Exploring functional and non-functional aspects in automotive software to drive digital twin-based HW/SW co-design for early estimation and resource optimization

Abstract - PhD candidate Muhammet USLU, part of the TwinSpace consortium and working with industry partner CARIAD SE, focuses on automotive software. His research explores how to separate functional and non-functional aspects of automotive software. The goal is to improve runtime performance, increase energy efficiency, and streamline the development process.
AI-generated image on the topic of automotive software

In large automotive software systems, non-functional concerns such as platform specifications, timing requirements, resource usage, implementation details, and error handling are often scattered across the codebase and interwoven with core functional logic. This tight coupling creates significant challenges throughout the development process. It makes the software harder to understand, maintain, and evolve, especially as vehicles become more complex and software-driven.

When non-functional requirements are embedded directly into functional code, even small changes like porting software to a new hardware platform or adjusting performance parameters can lead to widespread ripple effects. This slows down development, increases the risk of introducing bugs, and complicates testing and verification. Moreover, it limits the reusability of components, since each module is tailored not just to a specific function, but also to a specific execution environment or set of system constraints.

As vehicles move toward a software-defined architecture, this kind of entanglement becomes a serious barrier to scalability and innovation. To keep pace with increasing demands for efficiency, safety, and adaptability, automotive software must evolve towards modular, decoupled architectures that treat non-functional concerns as first-class, separable elements, not hidden side effects buried in procedural code.

To address the challenges posed by tightly coupled software architectures, TwinSpace focuses on identifying and modularizing non-functional concerns in automotive systems. The approach is inspired by aspect mining; a technique traditionally concerned with a broad range of cross-cutting concerns. Unlike traditional aspect mining, however, TwinSpace specifically targets software and system aspects that influence performance, energy efficiency, and platform compatibility.

This method enables development teams to analyze existing codebases and pinpoint where non-functional logic is entangled with core functional behavior. Once isolated, these concerns are refactored into well-defined, modular components or layers that can be managed, analyzed, and optimized independently of the application logic.

This modularization has several important benefits:

Improved Traceability Across the Stack

One of the first benefits of isolating non-functional concerns is better traceability. When system level behaviors like timing, resource use, or platform constraints are buried within core logic, it’s difficult to understand where and how they influence system behavior.
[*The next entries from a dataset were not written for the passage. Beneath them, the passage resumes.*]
### src/sv/ppf_pkg.sv
`timescale 1ns / 1ps
package ppf_pkg;

	// item field widths
	localparam int COORD_W = 24;
	localparam int NORM_W = 16;
	localparam int DSQ_W = 50;
	localparam int DIST_W = 25;
	localparam int ANG_W = 15;
	localparam int ANGLE_FRAC_BITS = 14;

	// internal widths
	localparam int DIFF_W = COORD_W + 1;
	localparam int SQ_W = 2 * DIFF_W - 2;
	localparam int SUM_W = SQ_W + 2;
	localparam int PROD_W = NORM_W + DIFF_W;
	localparam int DOT_W = PROD_W + 2;
	localparam int NU_W = DOT_W + 1;
	localparam int PRODN_W = 2 * NORM_W;
	localparam int DOTN_W = PRODN_W + 2;
	localparam int COS_W = 17;

	// square root cells: two radicand bits per cell
	localparam int RAD_W = 64;
	localparam int ROOT_W = 32;
	localparam int REM_W = ROOT_W + 3;
	localparam int SQ_STEPS = DSQ_W / 2;
	localparam int SIN_STEPS = 31;

	// divider cells: one quotient bit per cell
	localparam int DIV_STEPS = 16;
	localparam int DVS_W = 26;
	localparam int DREM_W = DVS_W + 1;

	// vectoring rotation cells
	localparam int CORDIC_STEPS = 24;
	localparam int XY_W = 34;
	localparam int Z_W = 33;
	localparam int STEP_W = 5;

	// acos unit latency: input register, sine root, rotations, output register
	localparam int ACOS_LAT = 1 + SIN_STEPS + CORDIC_STEPS + 1;

	localparam logic [DSQ_W-1:0] DSQ_MAX = {DSQ_W{1'b1}};
	localparam logic [DSQ_W-1:0] MAX_DSQ_RST = 50'h3000000000000;
	localparam logic [DIST_W-1:0] DIST_MAX = {DIST_W{1'b1}};
	localparam logic [ANG_W-1:0] ANGLE_MAX = 15'h7fff;
	localparam logic [COS_W-1:0] ONE_Q16 = 17'h10000;
	localparam logic signed [Z_W-1:0] HALF_PI_Q30 = 33'sd1686629713;

	typedef enum logic [1:0] {
		ST_OK = 2'd0,
		ST_SAME = 2'd1,
		ST_BAND = 2'd2
	} status_t;

	typedef enum logic [0:0] {
		REG_MIN_DIST_SQ = 1'b0,
		REG_MAX_DIST_SQ = 1'b1
	} cfg_reg_t;

	// atan(2^-i), Q.30, truncated
	function automatic logic [29:0] atan_q30(input logic [STEP_W-1:0] i);
		logic [29:0] a;
		begin
			case (i)
				5'd0: a = 30'h3243F6A8;
				5'd1: a = 30'h1DAC6705;
				5'd2: a = 30'h0FADBAFC;
				5'd3: a = 30'h07F56EA6;
				5'd4: a = 30'h03FEAB76;
				5'd5: a = 30'h01FFD55B;
				5'd6: a = 30'h00FFFAAA;
				5'd7: a = 30'h007FFF55;
				5'd8: a = 30'h003FFFEA;
				5'd9: a = 30'h001FFFFD;
				5'd10: a = 30'h000FFFFF;
				5'd11: a = 30'h0007FFFF;
				5'd12: a = 30'h0003FFFF;
				5'd13: a = 30'h0001FFFF;
				5'd14: a = 30'h0000FFFF;
				5'd15: a = 30'h00007FFF;
				5'd16: a = 30'h00003FFF;
				5'd17: a = 30'h00001FFF;
				5'd18: a = 30'h00000FFF;
				5'd19: a = 30'h000007FF;
				5'd20: a = 30'h000003FF;
				5'd21: a = 30'h000001FF;
				5'd22: a = 30'h000000FF;
				5'd23: a = 30'h0000007F;
				default: a = 30'h0;
			endcase
			return a;
		end
	endfunction

endpackage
By extracting these concerns into dedicated components, teams can more clearly see how such behaviors are implemented and how they interact with core functionality, making the codebase easier to navigate and reason about.
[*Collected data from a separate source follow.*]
[src/hdl/spica_back.sv]
// Back end: expands queued jobs into result items, one per cycle while the
// output is not stalled, into a registered output stage. Uses spica_pkg.
module spica_back
  import spica_pkg::*;
(
  input  logic       clk,
  input  logic       rst_n,
  input  logic       job_valid,
  input  job_t       job_in,
  output logic       job_pop,
  output logic       out_valid,
  input  logic       out_ready,
  output logic [1:0] out_kind,
  output logic [7:0] out_data_byte,
  output logic       out_frame_level,
  output logic       out_status,
  output logic       out_last
);

  logic       wk_valid_r;
  job_t       wk_job_r;
  logic [2:0] wk_pos_r;
  logic [2:0] n_items;
  logic       load_out, is_last, wk_done;

  logic       out_valid_r;
  logic [1:0] kind_r, kind_nxt;
  logic [7:0] data_r, data_nxt;
  logic       frame_r, frame_nxt;
  logic       status_r, status_nxt;
  logic       last_r;

  assign n_items = {wk_job_r.send4, 2'b00} + {2'b00, wk_job_r.has_reply}
                 + {2'b00, (wk_job_r.tail != TAIL_NONE)};
  assign is_last  = (wk_pos_r == n_items - 3'd1);
  assign load_out = wk_valid_r && (!out_valid_r || out_ready);
  assign wk_done  = load_out && is_last;
  assign job_pop  = job_valid && (!wk_valid_r || wk_done);

  always_comb begin
    kind_nxt   = KIND_DONE;
    data_nxt   = 8'd0;
    frame_nxt  = 1'b0;
    status_nxt = 1'b0;
    if (wk_job_r.send4 && !wk_pos_r[2]) begin
      kind_nxt  = KIND_SEND;
      data_nxt  = wk_job_r.send_bytes[wk_pos_r[1:0]];
      frame_nxt = 1'b1;
    end else if (wk_job_r.has_reply && wk_pos_r == 3'd0) begin
      kind_nxt  = KIND_REPLY;
      data_nxt  = wk_job_r.reply_byte;
      frame_nxt = 1'b1;
    end else if (wk_job_r.tail == TAIL_REQ) begin
      kind_nxt  = KIND_READ;
      frame_nxt = 1'b1;
    end else begin
      kind_nxt   = KIND_DONE;
      status_nxt = wk_job_r.done_status;
    end
  end

  always_ff @(posedge clk) begin
    if (!rst_n) begin
      wk_valid_r <= 1'b0;
      wk_pos_r   <= '0;
    end else if (job_pop) begin
      wk_valid_r <= 1'b1;
      wk_pos_r   <= '0;
    end else if (wk_done) begin
      wk_valid_r <= 1'b0;
    end else if (load_out) begin
      wk_pos_r <= wk_pos_r + 3'd1;
    end
  end

  always_ff @(posedge clk) begin
    if (job_pop) wk_job_r <= job_in;
  end

  always_ff @(posedge clk) begin
    if (!rst_n) begin
      out_valid_r <= 1'b0;
    end else if (load_out) begin
      out_valid_r <= 1'b1;
    end else if (out_ready) begin
      out_valid_r <= 1'b0;
    end
  end

  always_ff @(posedge clk) begin
    if (load_out) begin
      kind_r   <= kind_nxt;
      data_r   <= data_nxt;
      frame_r  <= frame_nxt;
      status_r <= status_nxt;
      last_r   <= is_last;
    end
  end

  assign out_valid       = out_valid_r;
  assign out_kind        = kind_r;
  assign out_data_byte   = data_r;
  assign out_frame_level = frame_r;
  assign out_status      = status_r;
  assign out_last        = last_r;

  a_job_nonempty: assert property (@(posedge clk) disable iff (!rst_n)
    wk_valid_r |-> (n_items != 3'd0))
    else $error("empty job in back end");

  a_pos_range: assert property (@(posedge clk) disable iff (!rst_n)
    wk_valid_r |-> (wk_pos_r < n_items))
    else $error("result index past job end");

  a_drain: assert property (@(posedge clk) disable iff (!rst_n)
    (wk_done && !job_valid) |=> !wk_valid_r)
    else $error("job not retired after last result");

endmodule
Separation of Concerns That Actually Works

With a modular structure, functional logic can finally focus on what the system is meant to do, such as processing sensor data or triggering a control response, without being tangled up with how the system meets real-time deadlines or manages power consumption. Non-functional elements, like scheduling policies or communication protocols, are moved into separate layers or modules. This separation brings clarity to the architecture and sets the stage for clean interfaces between logic and execution environments.

Optimizing System-Level Behavior in Isolation

Another major advantage of this approach is the ability to tune and optimize non-functional aspects, for example runtime performance or energy efficiency, without affecting core functionality. Developers can simulate and validate system-level constraints on their own terms, without needing to dive back into application code or re-verify logic that hasn’t changed. This isolation reduces risk, saves time, and supports a more iterative approach to fine-tuning the system.
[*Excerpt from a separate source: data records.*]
### src/sv/ymbr_pkg.sv
// ============================================================================
// ymbr_pkg: shared constants and types for the YMODEM block receiver
// Frame codes, result kinds, register indexes and the CRC unit control word.
// ============================================================================
package ymbr_pkg;

  // Data bytes carried by one SOH block.
  localparam int BLOCK_BYTES_DEF = 128;

  // Frame lead bytes and transmitted control bytes.
  localparam logic [7:0] LEAD_SOH = 8'h01;
  localparam logic [7:0] LEAD_EOT = 8'h04;
  localparam logic [7:0] TX_ACK   = 8'h06;
  localparam logic [7:0] TX_C     = 8'h43;

  // CRC-16 polynomial, MSB first, initial value zero.
  localparam logic [15:0] CRC_POLY = 16'h1021;

  // Update flag written at the top of the image region.
  localparam logic [31:0] FLAG_WORD = 32'hAAAAAAAA;

  // Reset value of the erase page count register.
  localparam logic [7:0] ERASE_PAGES_RESET = 8'd40;

  // Result kinds.
  localparam logic [1:0] KIND_SEND  = 2'd0;
  localparam logic [1:0] KIND_ERASE = 2'd1;
  localparam logic [1:0] KIND_PROG  = 2'd2;
  localparam logic [1:0] KIND_RESET = 2'd3;

  // Configuration register indexes.
  localparam logic [1:0] CFG_IMAGE_BASE  = 2'd0;
  localparam logic [1:0] CFG_IMAGE_SIZE  = 2'd1;
  localparam logic [1:0] CFG_ERASE_PAGES = 2'd2;

  // Control from the frame sequencer to the serial CRC unit.
  typedef struct packed {
    logic start;
    logic clear;
  } crc_ctrl_t;

endpackage

### src/sv/ymbr_crc_serial.sv
// ============================================================================
// ymbr_crc_serial: bit-serial CRC-16 unit
// Folds one data byte into the running CRC, one bit per cycle, MSB first.
// ============================================================================
module ymbr_crc_serial (
  input  logic                clk,
  input  logic                rst,
  input  ymbr_pkg::crc_ctrl_t ctl,
  input  logic [7:0]          data,
  output logic [15:0]         crc,
  output logic                busy
);
  import ymbr_pkg::*;

  logic [7:0] shift;
  logic [2:0] count;
  logic       feedback;

  // Feedback is the CRC top bit against the next data bit.
  assign feedback = crc[15] ^ shift[7];

  // Clear between frames, load a byte on start, then shift eight times.
  always_ff @(posedge clk) begin
    if (rst) begin
      crc   <= '0;
      busy  <= 1'b0;
      count <= '0;
    end else if (ctl.clear) begin
      crc <= '0;
    end else if (ctl.start) begin
      shift <= data;
      count <= '0;
      busy  <= 1'b1;
    end else if (busy) begin
      crc   <= {crc[14:0], 1'b0} ^ (feedback ? CRC_POLY : 16'h0000);
      shift <= {shift[6:0], 1'b0};
      count <= count + 3'd1;
      if (count == 3'd7) begin
        busy <= 1'b0;
      end
    end
  end

  // A byte only starts when the unit is free.
  a_start_free : assert property (@(posedge clk) disable iff (rst)
    ctl.start |-> !busy) else $error("CRC start while busy");

  // The CRC is never cleared in the middle of a byte.
  a_clear_free : assert property (@(posedge clk) disable iff (rst)
    ctl.clear |-> !busy) else $error("CRC clear while busy");

  // Work begins only from a start request.
  a_busy_from_start : assert property (@(posedge clk) disable iff (rst)
    $rose(busy) |-> $past(ctl.start)) else $error("CRC busy without start");

endmodule

### src/sv/ymodem_block_receiver.sv
// ============================================================================
// ymodem_block_receiver: YMODEM-style receiver that writes an image to flash
// Collects frame bytes, checks CRC-16 and produces send, erase, program and
// reset words for the surrounding system.
// ============================================================================
//
//  channel  direction  handshake               payload
//  -------  ---------  ----------------------  --------------------------------
//  in       input      in_valid / in_stall      action, rx_byte, frame_end
//  out      output     out_valid / out_stall    kind, tx_byte, flash_address,
//                                               flash_word, last_result
//  cfg      input      cfg_valid / cfg_ready    cfg_index, cfg_data
//
// A data byte holds the input until the eight steps of the bit-serial CRC
// unit are done. A frame end is judged in its own state; a data block then
// builds each program word from four reads of the block buffer, 33 result
// words in all with the closing ACK.
// Reset is synchronous and needs no clearing pass. A stalled output word
// holds the sequencer, and one finished word may wait while the next item
// is accepted.
//
module ymodem_block_receiver #(
  parameter int BLOCK_BYTES = ymbr_pkg::BLOCK_BYTES_DEF
) (
  input  logic        clk,
  input  logic        rst,
  // Input item channel.
  input  logic        in_valid,
  output logic        in_stall,
  input  logic        action,
  input  logic [7:0]  rx_byte,
  input  logic        frame_end,
  // Result channel.
  output logic        out_valid,
  input  logic        out_stall,
  output logic [1:0]  kind,
  output logic [7:0]  tx_byte,
  output logic [31:0] flash_address,
  output logic [31:0] flash_word,
  output logic        last_result,
  // Configuration write channel.
  input  logic        cfg_valid,
  output logic        cfg_ready,
  input  logic [1:0]  cfg_index,
  input  logic [31:0] cfg_data
);
  import ymbr_pkg::*;

  localparam int         IDX_W      = $clog2(BLOCK_BYTES);
  localparam logic [7:0] POS_DATA   = 8'd3;
  localparam logic [7:0] POS_CRC_HI = 8'(BLOCK_BYTES + 3);
  localparam logic [7:0] POS_CRC_LO = 8'(BLOCK_BYTES + 4);
  localparam logic [7:0] POS_MAX    = 8'd255;

  typedef enum logic [3:0] {
    S_IDLE, S_CRC, S_EVAL, S_START_ACK, S_START_C, S_ERASE, S_ADDR, S_RD,
    S_RDW, S_PROG, S_BLK_ACK, S_FLAG_SUM, S_FLAG, S_RESET, S_POLL_C
  } state_t;

  typedef struct packed {
    logic [1:0]  kind;
    logic [7:0]  tx;
    logic [31:0] addr;
    logic [31:0] word;
    logic        last;
  } result_t;

  state_t           state;
  result_t          res;
  logic [31:0]      image_base;
  logic [31:0]      image_size;
  logic [7:0]       erase_pages;
  logic             receiving_mode;
  logic [7:0]       block_counter;
  logic [7:0]       byte_position;
  logic [7:0]       lead_byte;
  logic [7:0]       block_number;
  logic [15:0]      received_crc;
  logic             end_pending;
  logic [31:0]      word_addr;
  logic [31:0]      word;
  logic [IDX_W-1:0] rd_idx;
  logic [7:0]       mem_q;
  logic [7:0]       block_buffer [BLOCK_BYTES];
  crc_ctrl_t        crc_ctl;
  logic [15:0]      running_crc;
  logic             crc_busy;
  logic             in_accept;
  logic             is_data;
  logic             push_ok;
  logic             out_push;
  logic             frame_good;

  function automatic result_t make_result(logic [1:0] k, logic [7:0] t,
                                          logic [31:0] a, logic [31:0] w,
                                          logic l);
    result_t r;
    r.kind = k;
    r.tx   = t;
    r.addr = a;
    r.word = w;
    r.last = l;
    return r;
  endfunction

  // Handshake and decode of the current byte position.
  assign in_stall   = (state != S_IDLE);
  assign in_accept  = in_valid && !in_stall;
  assign cfg_ready  = 1'b1;
  assign is_data    = (byte_position >= POS_DATA) && (byte_position < POS_CRC_HI);
  assign push_ok    = !out_valid || !out_stall;
  assign frame_good = (lead_byte == LEAD_SOH) && (byte_position >= POS_CRC_LO) &&
                      (running_crc == received_crc);

  // A result word is loaded in every emitting state once the register is free.
  assign out_push = push_ok &&
                    (state == S_START_ACK || state == S_START_C || state == S_ERASE ||
                     state == S_PROG || state == S_BLK_ACK || state == S_FLAG ||
                     state == S_RESET || state == S_POLL_C);

  // Result word on the output ports.
  assign kind          = res.kind;
  assign tx_byte       = res.tx;
  assign flash_address = res.addr;
  assign flash_word    = res.word;
  assign last_result   = res.last;

  // CRC unit starts on each data byte and clears when a frame is judged.
  assign crc_ctl.start = in_accept && !action && is_data;
  assign crc_ctl.clear = (state == S_EVAL);

  ymbr_crc_serial u_crc (
    .clk  (clk),
    .rst  (rst),
    .ctl  (crc_ctl),
    .data (rx_byte),
    .crc  (running_crc),
    .busy (crc_busy)
  );

  // Block buffer: written as data bytes arrive, read a byte at a time.
  always_ff @(posedge clk) begin
    if (crc_ctl.start) begin
      block_buffer[IDX_W'(byte_position - POS_DATA)] <= rx_byte;
    end
    mem_q <= block_buffer[rd_idx];
  end

  // Frame sequencer, configuration registers and the output register.
  always_ff @(posedge clk) begin
    if (rst) begin
      state          <= S_IDLE;
      out_valid      <= 1'b0;
      image_base     <= '0;
      image_size     <= '0;
      erase_pages    <= ERASE_PAGES_RESET;
      receiving_mode <= 1'b0;
      block_counter  <= '0;
      byte_position  <= '0;
      lead_byte      <= '0;
      block_number   <= '0;
      received_crc   <= '0;
      end_pending    <= 1'b0;
      rd_idx         <= '0;
    end else begin
      if (cfg_valid) begin
        unique case (cfg_index)
          CFG_IMAGE_BASE:  image_base  <= cfg_data;
          CFG_IMAGE_SIZE:  image_size  <= cfg_data;
          CFG_ERASE_PAGES: erase_pages <= cfg_data[7:0];
          default: ;
        endcase
      end

      // The output word leaves when the far side takes it and is replaced
      // whenever an emitting state fires.
      out_valid <= out_push || (out_valid && out_stall);

      unique case (state)
        S_IDLE: begin
          if (in_valid) begin
            if (action) begin
              if (!receiving_mode) begin
                state <= S_POLL_C;
              end
            end else begin
              priority if (byte_position == 8'd0) begin
                lead_byte <= rx_byte;
              end else if (byte_position == 8'd1) begin
                block_number <= rx_byte;
              end else if (byte_position == POS_CRC_HI) begin
                received_crc[15:8] <= rx_byte;
              end else if (byte_position == POS_CRC_LO) begin
                received_crc[7:0] <= rx_byte;
              end else begin
              end
              if (!frame_end && byte_position != POS_MAX) begin
                byte_position <= byte_position + 8'd1;
              end
              end_pending <= frame_end;
              if (is_data) begin
                state <= S_CRC;
              end else if (frame_end) begin
                state <= S_EVAL;
              end
            end
          end
        end
        S_CRC: begin
          if (!crc_busy) begin
            state <= end_pending ? S_EVAL : S_IDLE;
          end
        end
        S_EVAL: begin
          byte_position <= '0;
          received_crc  <= '0;
          priority if (frame_good) begin
            if (receiving_mode) begin
              state <= S_ADDR;
            end else if (block_number == 8'd0) begin
              receiving_mode <= 1'b1;
              state          <= S_START_ACK;
            end else begin
              state <= S_IDLE;
            end
          end else if (lead_byte == LEAD_EOT) begin
            state <= S_FLAG_SUM;
          end else begin
            state <= S_IDLE;
          end
        end
        S_START_ACK: begin
          if (push_ok) begin
            res   <= make_result(KIND_SEND, TX_ACK, '0, '0, 1'b0);
            state <= S_START_C;
          end
        end
        S_START_C: begin
          if (push_ok) begin
            res   <= make_result(KIND_SEND, TX_C, '0, '0, 1'b0);
            state <= S_ERASE;
          end
        end
        S_ERASE: begin
          if (push_ok) begin
            res   <= make_result(KIND_ERASE, 8'h00, image_base,
                                 {24'h000000, erase_pages}, 1'b1);
            state <= S_IDLE;
          end
        end
        // Block start address, then four byte reads per program word.
        S_ADDR: begin
          word_addr <= image_base + ({24'h000000, block_counter} << IDX_W);
          rd_idx    <= '0;
          state     <= S_RD;
        end
        S_RD: begin
          state <= S_RDW;
        end
        S_RDW: begin
          word   <= {mem_q, word[31:8]};
          rd_idx <= rd_idx + 1'b1;
          state  <= (rd_idx[1:0] == 2'd3) ? S_PROG : S_RD;
        end
        S_PROG: begin
          if (push_ok) begin
            res       <= make_result(KIND_PROG, 8'h00, word_addr, word, 1'b0);
            word_addr <= word_addr + 32'd4;
            state     <= (rd_idx == '0) ? S_BLK_ACK : S_RD;
          end
        end
        S_BLK_ACK: begin
          if (push_ok) begin
            res           <= make_result(KIND_SEND, TX_ACK, '0, '0, 1'b1);
            block_counter <= block_counter + 8'd1;
            state         <= S_IDLE;
          end
        end
        // End of transfer: flag word at the top of the region, then reset.
        S_FLAG_SUM: begin
          word_addr <= image_base + image_size;
          state     <= S_FLAG;
        end
        S_FLAG: begin
          if (push_ok) begin
            res   <= make_result(KIND_PROG, 8'h00, word_addr - 32'd4,
                                 FLAG_WORD, 1'b0);
            state <= S_RESET;
          end
        end
        S_RESET: begin
          if (push_ok) begin
            res            <= make_result(KIND_RESET, 8'h00, '0, '0, 1'b1);
            receiving_mode <= 1'b0;
            block_counter  <= '0;
            lead_byte      <= '0;
            block_number   <= '0;
            state          <= S_IDLE;
          end
        end
        S_POLL_C: begin
          if (push_ok) begin
            res   <= make_result(KIND_SEND, TX_C, '0, '0, 1'b1);
            state <= S_IDLE;
          end
        end
        default: state <= S_IDLE;
      endcase
    end
  end

  // The CRC unit is idle whenever a new item can be taken.
  a_crc_idle : assert property (@(posedge clk) disable iff (rst)
    (state == S_IDLE) |-> !crc_busy) else $error("CRC busy while idle");

  // A program word is never the closing word of an item.
  a_prog_not_last : assert property (@(posedge clk) disable iff (rst)
    (out_valid && kind == KIND_PROG) |-> !last_result)
    else $error("program word marked last");

  // A sent byte is ACK or C.
  a_tx_code : assert property (@(posedge clk) disable iff (rst)
    (out_valid && kind == KIND_SEND) |-> (tx_byte == TX_ACK || tx_byte == TX_C))
    else $error("bad transmit byte");

  // Receive mode is left only through the reset word.
  a_mode_exit : assert property (@(posedge clk) disable iff (rst)
    ($fell(receiving_mode) && !$past(rst)) |-> $past(state == S_RESET))
    else $error("receive mode left without reset word");

endmodule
Reusability That Scales with the Platform

When non-functional concerns are decoupled from core software logic, they become much easier to reuse. For example, a timing strategy developed for one ECU can be reused across multiple modules or even different vehicles with similar constraints. Platform-specific wrappers, memory management strategies, or diagnostic behaviors can all be modularized and plugged into new projects as needed, accelerating development and improving consistency across the software stack.

Streamlined Testing and Verification

Testing of non-functional properties such as timing and fault tolerance becomes notoriously difficult when such concerns are deeply embedded within the system. However, when they are isolated, opportunities for targeted simulation and co-verification are enabled. When combined with digital twin environments, these modular components can be tested virtually, well before deployment, allowing issues to be identified early and system performance to be validated under realistic conditions. As a result, confidence in the system is increased, and development feedback loops are significantly shortened.